And this is what it is doing. How are you finding customers thinking about systems boundaries of information systems?

Bob Kolasky: I mean, it goes back to sort of the ideas in Zero Trust and the ideas of trying to limit your blast radius associated with that. you know, that's good security architecture. And so, you know, it starts from a security architecture perspective for our customers there around that. And then saying, okay, things should only have access to the things and they should only work to limited high-risk things. So designing the technical architecture behind that and be able to report that is kind of the conversations that I have with some of our customers.

Justin Beals: Yeah, I've had systems I've designed in the past where we created like unique instances for each customer, like a physical separation instead of just a logical separation of data because the data was so sensitive that we just, could, there was a cost to doing business in that way, right?

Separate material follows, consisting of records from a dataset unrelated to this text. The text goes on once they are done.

`src/rtl/phase_sequencer_if.sv`:
```
// Phase strobes from the sequencer to the datapath blocks and the decode/status signals it reads back.
interface phase_sequencer_if #(
  parameter int WORD_SIZE = 16,
  parameter int NIB_SIZE  = 4
);
  logic                 run;
  logic [NIB_SIZE-1:0]  opcode;
  logic                 isaluop;
  logic                 br_taken;
  logic                 mem_ready;
  logic                 do_fetch;
  logic                 do_regload;
  logic                 do_aluop;
  logic                 do_memload;
  logic                 do_memstore;
  logic                 do_regstore;
  logic                 do_next;
  logic                 take_branch;
  logic                 busy;
  logic                 timeout_err;
  logic [WORD_SIZE-1:0] retired;

  modport master (
    input  run, opcode, isaluop, br_taken, mem_ready,
    output do_fetch, do_regload, do_aluop, do_memload, do_memstore,
           do_regstore, do_next, take_branch, busy, timeout_err, retired
  );

  modport slave (
    output run, opcode, isaluop, br_taken, mem_ready,
    input  do_fetch, do_regload, do_aluop, do_memload, do_memstore,
           do_regstore, do_next, take_branch, busy, timeout_err, retired
  );
endinterface

```
`src/rtl/phase_sequencer.sv`:
```
// Steps each instruction through fetch/regload/exec/[memwait]/[regstore]/next with one-cycle strobes.
// Latency 4-6 cycles plus port wait states; mem_ready stretches MEMWAIT, MEM_TIMEOUT cycles without it -> FAULT.
module phase_sequencer #(
  parameter int                  WORD_SIZE   = 16,
  parameter int                  NIB_SIZE    = 4,
  parameter int                  MEM_TIMEOUT = 15,
  parameter logic [NIB_SIZE-1:0] OP_LOADLO   = NIB_SIZE'(1),
  parameter logic [NIB_SIZE-1:0] OP_LOADHI   = NIB_SIZE'(2),
  parameter logic [NIB_SIZE-1:0] OP_IN       = NIB_SIZE'(3),
  parameter logic [NIB_SIZE-1:0] OP_OUT      = NIB_SIZE'(4),
  parameter logic [NIB_SIZE-1:0] OP_JMP      = NIB_SIZE'(5),
  parameter logic [NIB_SIZE-1:0] OP_BR       = NIB_SIZE'(6)
) (
  input  logic                 clk,
  input  logic                 do_reset,
  phase_sequencer_if.master    bus
);

  localparam int              CNT_W    = $clog2(MEM_TIMEOUT + 1);
  localparam logic [CNT_W-1:0] CNT_LAST = CNT_W'(MEM_TIMEOUT - 1);

  typedef enum logic [2:0] {
    S_IDLE, S_FETCH, S_REGLOAD, S_EXEC, S_MEMWAIT, S_REGSTORE, S_NEXT, S_FAULT
  } state_t;

  state_t               state;
  logic [CNT_W-1:0]     wait_cnt;
  logic [WORD_SIZE-1:0] retired_q;
  logic                 fetch_q, regload_q, aluop_q, memload_q, memstore_q;
  logic                 regstore_q, next_q, busy_q, timeout_q;

  logic op_in, op_out, op_jmp, op_br, writes_reg;

  assign op_in      = (bus.opcode == OP_IN);
  assign op_out     = (bus.opcode == OP_OUT);
  assign op_jmp     = (bus.opcode == OP_JMP);
  assign op_br      = (bus.opcode == OP_BR);
  assign writes_reg = bus.isaluop | (bus.opcode == OP_LOADLO) | (bus.opcode == OP_LOADHI) | op_in;

  // Strobes are registered together with the state they belong to, so each one
  // is set on the transition into its state and cleared by default otherwise.
  always_ff @(posedge clk) begin
    if (do_reset) begin
      state      <= S_IDLE;
      wait_cnt   <= '0;
      retired_q  <= '0;
      timeout_q  <= 1'b0;
      fetch_q    <= 1'b0;
      regload_q  <= 1'b0;
      aluop_q    <= 1'b0;
      memload_q  <= 1'b0;
      memstore_q <= 1'b0;
      regstore_q <= 1'b0;
      next_q     <= 1'b0;
      busy_q     <= 1'b0;
    end else begin
      fetch_q    <= 1'b0;
      regload_q  <= 1'b0;
      aluop_q    <= 1'b0;
      memload_q  <= 1'b0;
      memstore_q <= 1'b0;
      regstore_q <= 1'b0;
      next_q     <= 1'b0;
      busy_q     <= 1'b1;
      case (state)
        S_IDLE: begin
          if (bus.run) begin
            state   <= S_FETCH;
            fetch_q <= 1'b1;
          end else begin
            busy_q <= 1'b0;
          end
        end
        S_FETCH: begin
          state     <= S_REGLOAD;
          regload_q <= 1'b1;
        end
        S_REGLOAD: begin
          state   <= S_EXEC;
          aluop_q <= bus.isaluop;
        end
        S_EXEC: begin
          if (op_in || op_out) begin
            state      <= S_MEMWAIT;
            memload_q  <= op_in;
            memstore_q <= op_out;
            wait_cnt   <= '0;
          end else if (writes_reg) begin
            state      <= S_REGSTORE;
            regstore_q <= 1'b1;
          end else begin
            state  <= S_NEXT;
            next_q <= 1'b1;
          end
        end
        S_MEMWAIT: begin
          if (bus.mem_ready) begin
            wait_cnt <= '0;
            if (op_in) begin
              state      <= S_REGSTORE;
              regstore_q <= 1'b1;
            end else begin
              state  <= S_NEXT;
              next_q <= 1'b1;
            end
          end else if (wait_cnt == CNT_LAST) begin
            state     <= S_FAULT;
            wait_cnt  <= '0;
            timeout_q <= 1'b1;
            busy_q    <= 1'b0;
          end else begin
            wait_cnt   <= wait_cnt + 1'b1;
            memload_q  <= op_in;
            memstore_q <= op_out;
          end
        end
        S_REGSTORE: begin
          state  <= S_NEXT;
          next_q <= 1'b1;
        end
        S_NEXT: begin
          retired_q <= retired_q + 1'b1;
          if (bus.run) begin
            state   <= S_FETCH;
            fetch_q <= 1'b1;
          end else begin
            state  <= S_IDLE;
            busy_q <= 1'b0;
          end
        end
        S_FAULT: begin
          busy_q <= 1'b0;
        end
        default: begin
          state  <= S_IDLE;
          busy_q <= 1'b0;
        end
      endcase
    end
  end

  assign bus.do_fetch    = fetch_q;
  assign bus.do_regload  = regload_q;
  assign bus.do_aluop    = aluop_q;
  assign bus.do_memload  = memload_q;
  assign bus.do_memstore = memstore_q;
  assign bus.do_regstore = regstore_q;
  assign bus.do_next     = next_q;
  assign bus.busy        = busy_q;
  assign bus.timeout_err = timeout_q;
  assign bus.retired     = retired_q;
  // br_taken is only valid once the instruction reaches NEXT, so it is not registered.
  assign bus.take_branch = next_q & (op_jmp | (op_br & bus.br_taken));

endmodule
```
`src/flat_wrapper.sv`:
```
// flat-port wrapper written by rule: the top's interface ports become plain ports
module phase_sequencer_flat 
#(
  parameter int                  WORD_SIZE   = 16,
  parameter int                  NIB_SIZE    = 4,
  parameter int                  MEM_TIMEOUT = 15,
  parameter logic [NIB_SIZE-1:0] OP_LOADLO   = NIB_SIZE'(1),
  parameter logic [NIB_SIZE-1:0] OP_LOADHI   = NIB_SIZE'(2),
  parameter logic [NIB_SIZE-1:0] OP_IN       = NIB_SIZE'(3),
  parameter logic [NIB_SIZE-1:0] OP_OUT      = NIB_SIZE'(4),
  parameter logic [NIB_SIZE-1:0] OP_JMP      = NIB_SIZE'(5),
  parameter logic [NIB_SIZE-1:0] OP_BR       = NIB_SIZE'(6)
)
  (clk, do_reset, bus_run, bus_opcode, bus_isaluop, bus_br_taken, bus_mem_ready, bus_do_fetch, bus_do_regload, bus_do_aluop, bus_do_memload, bus_do_memstore, bus_do_regstore, bus_do_next, bus_take_branch, bus_busy, bus_timeout_err, bus_retired);
  phase_sequencer_if #(.WORD_SIZE(WORD_SIZE), .NIB_SIZE(NIB_SIZE)) bus_i ();
  input  logic clk;
  input  logic do_reset;
  input wire logic [$bits(bus_i.run)-1:0] bus_run;
  input wire logic [$bits(bus_i.opcode)-1:0] bus_opcode;
  input wire logic [$bits(bus_i.isaluop)-1:0] bus_isaluop;
  input wire logic [$bits(bus_i.br_taken)-1:0] bus_br_taken;
  input wire logic [$bits(bus_i.mem_ready)-1:0] bus_mem_ready;
  output wire logic [$bits(bus_i.do_fetch)-1:0] bus_do_fetch;
  output wire logic [$bits(bus_i.do_regload)-1:0] bus_do_regload;
  output wire logic [$bits(bus_i.do_aluop)-1:0] bus_do_aluop;
  output wire logic [$bits(bus_i.do_memload)-1:0] bus_do_memload;
  output wire logic [$bits(bus_i.do_memstore)-1:0] bus_do_memstore;
  output wire logic [$bits(bus_i.do_regstore)-1:0] bus_do_regstore;
  output wire logic [$bits(bus_i.do_next)-1:0] bus_do_next;
  output wire logic [$bits(bus_i.take_branch)-1:0] bus_take_branch;
  output wire logic [$bits(bus_i.busy)-1:0] bus_busy;
  output wire logic [$bits(bus_i.timeout_err)-1:0] bus_timeout_err;
  output wire logic [$bits(bus_i.retired)-1:0] bus_retired;
  assign bus_i.run = bus_run;
  assign bus_i.opcode = bus_opcode;
  assign bus_i.isaluop = bus_isaluop;
  assign bus_i.br_taken = bus_br_taken;
  assign bus_i.mem_ready = bus_mem_ready;
  assign bus_do_fetch = bus_i.do_fetch;
  assign bus_do_regload = bus_i.do_regload;
  assign bus_do_aluop = bus_i.do_aluop;
  assign bus_do_memload = bus_i.do_memload;
  assign bus_do_memstore = bus_i.do_memstore;
  assign bus_do_regstore = bus_i.do_regstore;
  assign bus_do_next = bus_i.do_next;
  assign bus_take_branch = bus_i.take_branch;
  assign bus_busy = bus_i.busy;
  assign bus_timeout_err = bus_i.timeout_err;
  assign bus_retired = bus_i.retired;
  phase_sequencer #(.WORD_SIZE(WORD_SIZE), .NIB_SIZE(NIB_SIZE), .MEM_TIMEOUT(MEM_TIMEOUT), .OP_LOADLO(OP_LOADLO), .OP_LOADHI(OP_LOADHI), .OP_IN(OP_IN), .OP_OUT(OP_OUT), .OP_JMP(OP_JMP), .OP_BR(OP_BR)) u_core (.clk(clk), .do_reset(do_reset), .bus(bus_i));
endmodule
```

Because we had to provision more technical infrastructure, but at least the segmentation and to your point, the blast radius was limited because if we had a breach in one,
instance, it wouldn't infect the other instances necessarily.

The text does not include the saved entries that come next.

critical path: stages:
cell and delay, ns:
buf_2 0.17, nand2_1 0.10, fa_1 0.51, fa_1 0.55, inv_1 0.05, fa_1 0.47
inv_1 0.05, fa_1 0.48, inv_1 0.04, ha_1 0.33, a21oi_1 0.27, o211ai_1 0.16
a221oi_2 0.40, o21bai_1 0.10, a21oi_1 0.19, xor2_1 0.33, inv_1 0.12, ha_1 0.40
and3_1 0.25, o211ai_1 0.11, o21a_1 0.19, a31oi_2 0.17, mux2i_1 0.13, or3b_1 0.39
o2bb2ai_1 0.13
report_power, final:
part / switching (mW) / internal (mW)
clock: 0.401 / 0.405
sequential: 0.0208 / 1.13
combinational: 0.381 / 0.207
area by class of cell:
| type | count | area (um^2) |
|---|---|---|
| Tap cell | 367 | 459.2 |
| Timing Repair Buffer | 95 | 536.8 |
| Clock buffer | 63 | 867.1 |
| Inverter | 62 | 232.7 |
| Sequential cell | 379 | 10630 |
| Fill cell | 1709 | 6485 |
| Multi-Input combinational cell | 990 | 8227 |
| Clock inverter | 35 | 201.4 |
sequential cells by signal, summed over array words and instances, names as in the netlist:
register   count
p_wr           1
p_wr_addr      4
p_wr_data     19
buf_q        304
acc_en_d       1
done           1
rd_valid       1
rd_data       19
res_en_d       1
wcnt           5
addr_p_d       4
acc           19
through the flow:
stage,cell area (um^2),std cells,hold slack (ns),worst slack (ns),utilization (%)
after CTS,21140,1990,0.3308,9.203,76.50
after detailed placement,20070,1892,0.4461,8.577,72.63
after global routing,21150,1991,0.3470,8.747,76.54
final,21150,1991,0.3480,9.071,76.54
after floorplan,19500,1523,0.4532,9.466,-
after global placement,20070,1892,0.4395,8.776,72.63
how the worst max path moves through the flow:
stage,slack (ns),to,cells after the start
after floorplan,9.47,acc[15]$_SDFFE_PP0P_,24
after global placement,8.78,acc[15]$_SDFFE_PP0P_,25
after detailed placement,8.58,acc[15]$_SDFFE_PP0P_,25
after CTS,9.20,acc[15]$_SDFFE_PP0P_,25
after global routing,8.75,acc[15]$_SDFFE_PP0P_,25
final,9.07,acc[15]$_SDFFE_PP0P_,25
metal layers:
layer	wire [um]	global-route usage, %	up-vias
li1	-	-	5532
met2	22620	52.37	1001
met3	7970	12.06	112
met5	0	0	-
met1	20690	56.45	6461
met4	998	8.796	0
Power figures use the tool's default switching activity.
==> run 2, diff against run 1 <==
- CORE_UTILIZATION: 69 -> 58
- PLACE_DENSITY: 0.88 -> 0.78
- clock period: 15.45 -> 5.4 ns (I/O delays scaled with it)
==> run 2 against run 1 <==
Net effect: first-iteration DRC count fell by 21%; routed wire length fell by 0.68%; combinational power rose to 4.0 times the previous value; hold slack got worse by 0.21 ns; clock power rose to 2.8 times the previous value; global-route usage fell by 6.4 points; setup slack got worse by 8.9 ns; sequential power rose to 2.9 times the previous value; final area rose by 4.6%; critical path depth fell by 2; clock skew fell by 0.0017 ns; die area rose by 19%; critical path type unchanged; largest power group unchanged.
## config.mk

```make
export PLATFORM = sky130hd
export DESIGN_NAME = dma_guard_ctrl_loader
export DESIGN_NICKNAME = d
export VERILOG_FILES = /design/src/rtl/dma_guard_pkg.sv /design/src/rtl/dma_guard_beat_counter.sv /design/src/rtl/dma_guard_ctrl_loader.sv
export SDC_FILE = /design/constraint.sdc
export NUM_CORES = 1
export LEC_CHECK = 0
export CORE_AREA = 2 2 119 121
export DETAILED_ROUTE_END_ITERATION = 6
export DIE_AREA = 0 0 121 123
export PLACE_DENSITY = 0.75
export SLEW_MARGIN = 10
export SYNTH_ARGS = -nofsm -noshare
export SYNTH_HDL_FRONTEND = slang
export SYNTH_HIERARCHICAL = 1
export SYNTH_SLANG_ARGS = --single-unit
```

## constraint.sdc

```tcl
create_clock -name ctrl_clk -period 2.6 [get_ports ctrl_clk]
set_clock_uncertainty 0.15 [all_clocks]
set_input_delay 0.52 -clock ctrl_clk [delete_from_list [all_inputs] [get_ports ctrl_clk]]
set_output_delay 0.52 -clock ctrl_clk [all_outputs]
set_load 0.005 [all_outputs]
```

Bob Kolasky: Yeah, and then it reduces likely to breach, of course, because not only is the blast radius limited, but the target radius is also, hopefully, limited. So you can't get in through the weakest link.

Justin Beals: Yeah. And then. for the FCI stuff, though, that gets really, in fact, federal contract information because if you load it up in Salesforce, that's a very porous system. It's gonna be in a lot of places.

Bob Kolasky: You are accepting some risks. I won't say anything negative about Salesforce, but yeah, no. You are, mean, obviously, companies rely a lot on software systems to manage data around that. And one of the things that we're competing against is years of using software to improve efficiencies and improve data availability and the ability to work virtually and the ability to share information and all that, which has all been wonderful for business effectiveness, but has created security vulnerabilities. sometimes we are trying to catch up with, we made a business effectiveness decision without taking into account the new security risks there. as somebody who advises companies and working with different suppliers, you want to start at the outset of thinking about where your suppliers are going to have access to things that are critical to your information and design the security in. So you're going to use Salesforce for one of its competitors, but how do you protect that from the purpose of making sure it doesn't have anything that is CUI?

Justin Beals: Yeah.

Bob Kolasky: Let's use it at FCI.

Justin Beals: You know, I talk a lot with our customers and potential customers about the fact that you really have both a right and a responsibility to design effective security and that you can't take a compliance requirement like CMMC or any other framework as being the design of your security. That's a measurement tool. You're going to get assessed against it. Yeah, but you've got to be an active participant in how you're going to organize this information in the systems that support it.

Bob Kolasky:
Yeah, definitely. Mean. You know, as a security professional, you are aware of all the frameworks and tools that you could potentially be held accountable for or in an ideal world you are, but you're still starting with what's the right level of security to manage risk to my risk tolerance given the resources for my board. And hopefully that gets you to something that gets you to comply relatively quickly. Don't start with the requirements, start with the security and then, you know, fill the gap to make sure that the security meets the requirements.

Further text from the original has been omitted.